Extracted data entries

`design.v`:
```
// synthesis translate_off
`timescale 1 ns / 1 ps
// synthesis translate_on
`default_nettype none
module bt656_tx
    #(
    parameter SYS_CLOCK         = 50000000,
    parameter PIXEL_CLOCK       = 12500000,
    parameter HACT_PIXELS       = 720*2,
    parameter HBLK_PIXELS       = (19+62+57)*2, 
    parameter VACT_LINES_F1     = 240, 
    parameter VBLK_LINES_F1_TOP = 18,
    parameter VBLK_LINES_F1_BOT = 4,
    parameter VACT_LINES_F2     = 240, 
    parameter VBLK_LINES_F2_TOP = 18,
    parameter VBLK_LINES_F2_BOT = 5
    )(
    input wire i_ResetN,
    input wire i_SysClock,
    input wire i_TxValid,
    input wire i_InterlaceMode,
    input wire i_FirstField,
    input wire [15:0] i_FirstLine,
    output wire [7:0] o_Data,
    output wire o_PixelClock,
    output wire o_Vsignal,
    output wire o_Hsignal,
    output wire o_Fsignal
    );
    localparam s_MSB4BIT_VBLK_EAV     = 4'b1011;  
    localparam s_MSB4BIT_VBLK_EAV2SAV = 4'b0011;  
    localparam s_MSB4BIT_VBLK_SAV     = 4'b0111;  
    localparam s_MSB4BIT_VBLK_HACT    = 4'b0001;  
    localparam s_MSB4BIT_VACT_EAV     = 4'b1010;  
    localparam s_MSB4BIT_VACT_EAV2SAV = 4'b0010;  
    localparam s_MSB4BIT_VACT_SAV     = 4'b0110;  
    localparam s_MSB4BIT_VACT_HACT    = 4'b0000;  
    localparam s_LSB1BIT_F1           = 1'b0;
    localparam s_LSB1BIT_F2           = 1'b1;
    reg [4:0] status, next_status;  
    reg [$clog2(SYS_CLOCK / PIXEL_CLOCK) - 1:0] prescaler_count;
    reg [$clog2(HACT_PIXELS + HBLK_PIXELS):0] pixel_count;
    wire [$clog2(HACT_PIXELS + HBLK_PIXELS):0] pixel_count_max;
    reg [$clog2(VACT_LINES_F2 + VBLK_LINES_F2_TOP + VBLK_LINES_F2_BOT):0] line_count;
    wire [$clog2(VACT_LINES_F2 + VBLK_LINES_F2_TOP + VBLK_LINES_F2_BOT):0] line_count_max;
    reg Vsignal;
    reg Hsignal;
    reg Fsignal;
    reg EAVsignal;
    reg SAVsignal;
    reg [31:0] Dout;
    reg [3:0] byte_count;
    reg InterlaceMode;
    reg displaying;
    reg field_id;
    wire PixelClock;
    wire [7:0] EmbbedSync;
    wire bitP3,bitP2,bitP1,bitP0;
    wire VBLK_HACT_to_VACT_EAV_Cond;
    wire VACT_HACT_to_VBLK_EAV_Cond;
    wire DISPLAYER_OUT_Cond;
    wire TRIG_DISPLAYER_Cond;
    assign DISPLAYER_OUT_Cond = (displaying == 1 && i_ResetN);
    assign TRIG_DISPLAYER_Cond = (i_TxValid && displaying == 0);
    assign o_Vsignal = DISPLAYER_OUT_Cond ? Vsignal : 1;
    assign o_Hsignal = DISPLAYER_OUT_Cond ? Hsignal : 1;
    assign o_Fsignal = DISPLAYER_OUT_Cond ? Fsignal : 0;
    assign o_Data = DISPLAYER_OUT_Cond ? Dout[31:24] : 0;
    assign o_PixelClock = DISPLAYER_OUT_Cond ? ~PixelClock : 0;
    assign PixelClock = prescaler_count[$clog2(SYS_CLOCK / PIXEL_CLOCK) - 1];
    always @(posedge i_SysClock, negedge i_ResetN) begin : FreqDivisor
        if (!i_ResetN) begin
            prescaler_count <= 0;
        end else begin
            prescaler_count <= prescaler_count + 1;
        end
    end
    assign pixel_count_max = (HACT_PIXELS + HBLK_PIXELS - 1);
    always @(posedge PixelClock, negedge i_ResetN) begin : PixelCounter
        if (!i_ResetN) begin
            pixel_count <= 0;
        end else begin
            if (TRIG_DISPLAYER_Cond) begin
                pixel_count <= 0;
            end else if (displaying == 1) begin
                if (pixel_count == pixel_count_max) begin
                    pixel_count <= 0;
                end else begin
                    pixel_count <= pixel_count + 1;
                end
            end
        end
    end
    assign line_count_max = next_status[0] == s_LSB1BIT_F1 ? (VACT_LINES_F1 + VBLK_LINES_F1_TOP + VBLK_LINES_F1_BOT - 1) : (VACT_LINES_F2 + VBLK_LINES_F2_TOP + VBLK_LINES_F2_BOT - 1);
    always @(posedge PixelClock, negedge i_ResetN) begin : LineCounter
        if (!i_ResetN) begin
            line_count <= 0;
            field_id <= s_LSB1BIT_F1;
        end else begin
            if (TRIG_DISPLAYER_Cond) begin
                line_count <= i_FirstLine;
                field_id <= i_FirstField;
            end else if (displaying == 1) begin
                if (pixel_count == pixel_count_max) begin
                    if (line_count == line_count_max) begin
                        line_count <= 0;
                        field_id <= ~field_id;
                    end else begin
                        line_count <= line_count + 1;
                    end
                end
            end
        end
    end
    always @(posedge PixelClock, negedge i_ResetN) begin : UpdateStatusMachine
        if (!i_ResetN) begin
            status <= {s_MSB4BIT_VBLK_EAV, s_LSB1BIT_F1};
            displaying <= 0;
        end else if (TRIG_DISPLAYER_Cond) begin
            displaying <= 1;
        end else if (displaying == 1) begin
            status <= next_status;
        end
    end
    always @(posedge PixelClock, negedge i_ResetN) begin : InterlaceModeSelector
        if (!i_ResetN) begin
            InterlaceMode <= 0;
        end else if (TRIG_DISPLAYER_Cond) begin
            InterlaceMode <= i_InterlaceMode;
        end
    end
    always @(posedge PixelClock) begin : SyncGen
        EAVsignal <= next_status[4];
        SAVsignal <= next_status[3];
        Hsignal <= next_status[2];
        Vsignal <= next_status[1];
        Fsignal <= next_status[0];
    end
    assign bitP3 = next_status[1] ^ (~next_status[3]);
    assign bitP2 = next_status[0] ^ (~next_status[3]);
    assign bitP1 = next_status[0] ^ next_status[1];
    assign bitP0 = (next_status[0] ^ next_status[1]) ^ (~next_status[3]);
    assign EmbbedSync = {1'b1,next_status[0],next_status[1],(~next_status[3]),bitP3,bitP2,bitP1,bitP0};
    always @(posedge PixelClock, negedge i_ResetN) begin : DataOut
        if (!i_ResetN) begin
            byte_count <= 0;
            Dout <= 0;
        end else begin
            if (displaying == 0) begin
                Dout <= 0;
            end else if (next_status[4] || next_status[3]) begin
                Dout <= byte_count == 0 ? {24'hFF0000,EmbbedSync} : {Dout[23:0],Dout[31:24]};
            end else if (next_status[2]) begin
                Dout <= byte_count == 0 ? 32'h80108010 : {Dout[23:0],Dout[31:24]};
            end else begin
                Dout <= byte_count == 0 ? {8'h25,8'hAA,8'h5A,8'h55} : {Dout[23:0],Dout[31:24]};  
            end
            if (displaying == 0) begin
                byte_count <= 0;
            end else begin
                byte_count <= byte_count != 3 ? byte_count + 1 : 0;
            end
        end
    end
    assign VBLK_HACT_to_VACT_EAV_Cond = next_status[0] == s_LSB1BIT_F1 ? (line_count == VBLK_LINES_F1_TOP) : (line_count == VBLK_LINES_F2_TOP);
    assign VACT_HACT_to_VBLK_EAV_Cond = next_status[0] == s_LSB1BIT_F1 ? (line_count == (VACT_LINES_F1 + VBLK_LINES_F1_TOP)) : (line_count == (VACT_LINES_F2 + VBLK_LINES_F2_TOP));
    always @(*) begin : NextStatusMachine
        next_status[0] = InterlaceMode == 0 ? s_LSB1BIT_F1 : field_id;
        case (status[4:1])
            s_MSB4BIT_VBLK_EAV: begin
                if (pixel_count == 4)
                    next_status[4:1] = s_MSB4BIT_VBLK_EAV2SAV;
                else
                    next_status[4:1] = s_MSB4BIT_VBLK_EAV;
            end
            s_MSB4BIT_VBLK_EAV2SAV: begin
                if (pixel_count == (HBLK_PIXELS - 4))
                    next_status[4:1] = s_MSB4BIT_VBLK_SAV;
                else
                    next_status[4:1] = s_MSB4BIT_VBLK_EAV2SAV;
            end
            s_MSB4BIT_VBLK_SAV: begin
                 if (pixel_count == HBLK_PIXELS)
                    next_status[4:1] = s_MSB4BIT_VBLK_HACT;
                 else
                    next_status[4:1] = s_MSB4BIT_VBLK_SAV;
            end
            s_MSB4BIT_VBLK_HACT: begin
                if (pixel_count == 0 && VBLK_HACT_to_VACT_EAV_Cond)
                    next_status[4:1] = s_MSB4BIT_VACT_EAV;
                else if (pixel_count == 0)
                    next_status[4:1] = s_MSB4BIT_VBLK_EAV;
                else
                    next_status[4:1] = s_MSB4BIT_VBLK_HACT;
            end
            s_MSB4BIT_VACT_EAV: begin
                if (pixel_count == 4)
                    next_status[4:1] = s_MSB4BIT_VACT_EAV2SAV;
                else
                    next_status[4:1] = s_MSB4BIT_VACT_EAV;
            end
            s_MSB4BIT_VACT_EAV2SAV: begin
                if (pixel_count == (HBLK_PIXELS - 4))
                    next_status[4:1] = s_MSB4BIT_VACT_SAV;
                else
                    next_status[4:1] = s_MSB4BIT_VACT_EAV2SAV;
            end
            s_MSB4BIT_VACT_SAV: begin
                if (pixel_count == HBLK_PIXELS)
                    next_status[4:1] = s_MSB4BIT_VACT_HACT;
                else
                    next_status[4:1] = s_MSB4BIT_VACT_SAV;
            end
            s_MSB4BIT_VACT_HACT: begin
                if (pixel_count == 0 && (line_count == 0 || VACT_HACT_to_VBLK_EAV_Cond)) begin
                    next_status[4:1] = s_MSB4BIT_VBLK_EAV;
                end else if (pixel_count == 0) begin
                    next_status[4:1] = s_MSB4BIT_VACT_EAV;
                end else begin
                    next_status[4:1] = s_MSB4BIT_VACT_HACT;
                end
            end
            default: begin
                next_status[4:1] = s_MSB4BIT_VBLK_EAV;
            end
        endcase
    end
endmodule
`resetall
```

Task instructions:
When a line among the entries above contains "input", copy it.

Answer section:
    input wire i_ResetN,
    input wire i_SysClock,
    input wire i_TxValid,
    input wire i_InterlaceMode,
    input wire i_FirstField,
    input wire [15:0] i_FirstLine,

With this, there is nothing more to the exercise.